Encyclopedie van Friesland

Prof. Dr. J.H. Brouwer (1958)

Gepubliceerd op 22-01-2020

ASEGA

betekenis & definitie

(letterlijk: rechtszegger). De benaming leeft voort in de Fr. persoonsnaam Easge.

Een functionaris in het Oudfr. rechtsbestel, te vergelijken met wat wij tegenwoordig verstaan onder een lid der zittende magistratuur. Werd voor een bepaalde termijn door het volk gekozen en vanwege de keizer beëdigd.

Bij de aanvankelijke mondelinge overlevering van het objectieve recht droeg de A. door reciteren van de tekst voor de bekendheid daarvan zorg. In het concrete geval stelde hij, op vordering van de skelta, een vonnis (doem) vast.De A. had een bescheiden aandeel in de leiding der procedure en werd in een enkel geval ook betrokken bij de executie. Over het aantal A.’s per district lopen de meningen uiteen; er is gewezen op de sage van de 12 resp. 13 k.’s. De A. had in de graventijd tot ca. 1200 een rechterlijke functie bij wanwerk aan zijlen. Hij kon toestemming verlenen tot het terugleggen van zeedijken (oude Schoutenrecht). Volgens het jonge Schoutenrecht was hij de rechter, die betrokken was bij wanwerk aan dijken, die niet tijdig werden hersteld (zie Atta). In de 13de eeuw verdwijnt de A. om als ehera voort te leven in het latere grietenij-gerecht.

Zie: Ph. Heek, Die altfriesische Gerichtsverfassung (1894), 47 e.v.; M. de Haan Hettema, Oude Fr. Wetten 11, iste stuk, 35, 126-130; J. P. Winsemius, Hist. ontwikkeling, 42 e.v.

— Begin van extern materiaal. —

File: config.mk
export PLATFORM = sky130hd
export DESIGN_NAME = wb_port_arbiter
export DESIGN_NICKNAME = d
export VERILOG_FILES = /design/src/rtl/wb_port_arbiter.sv
export SDC_FILE = /design/constraint.sdc
export NUM_CORES = 1
export LEC_CHECK = 0
export ABC_AREA = 1
export CORE_MARGIN = 2
export CORE_UTILIZATION = 52
export DETAILED_ROUTE_END_ITERATION = 10
export GPL_TIMING_DRIVEN = 0
export HOLD_SLACK_MARGIN = 0.1
export PLACE_DENSITY = 0.91
export SETUP_SLACK_MARGIN = 0.2
export SLEW_MARGIN = 20
export SYNTH_ARGS = -nofsm -noshare
export SYNTH_HDL_FRONTEND = slang
export SYNTH_SLANG_ARGS = --single-unit
File: constraint.sdc
create_clock -name clk -period 3.63 [get_ports clk]
set_input_delay 0.726 -clock clk [delete_from_list [all_inputs] [get_ports clk]]
set_output_delay 0.726 -clock clk [all_outputs]
set_load 0.01 [all_outputs]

De 13 Asega’s, sage die vertelt, hoe de Friezen van God hun recht krijgen. Schijnt christelijke bewerking van oorspronkelijk heidense sage. Overgeleverd o.a. in middeleeuwse rechtshandschriften.

Zie: W. Steller, Abriss der altfriesischen Grammatik (1928), 121-125; S. J. v. d. Molen, Frysk Ségeboek III (1941), 262-264.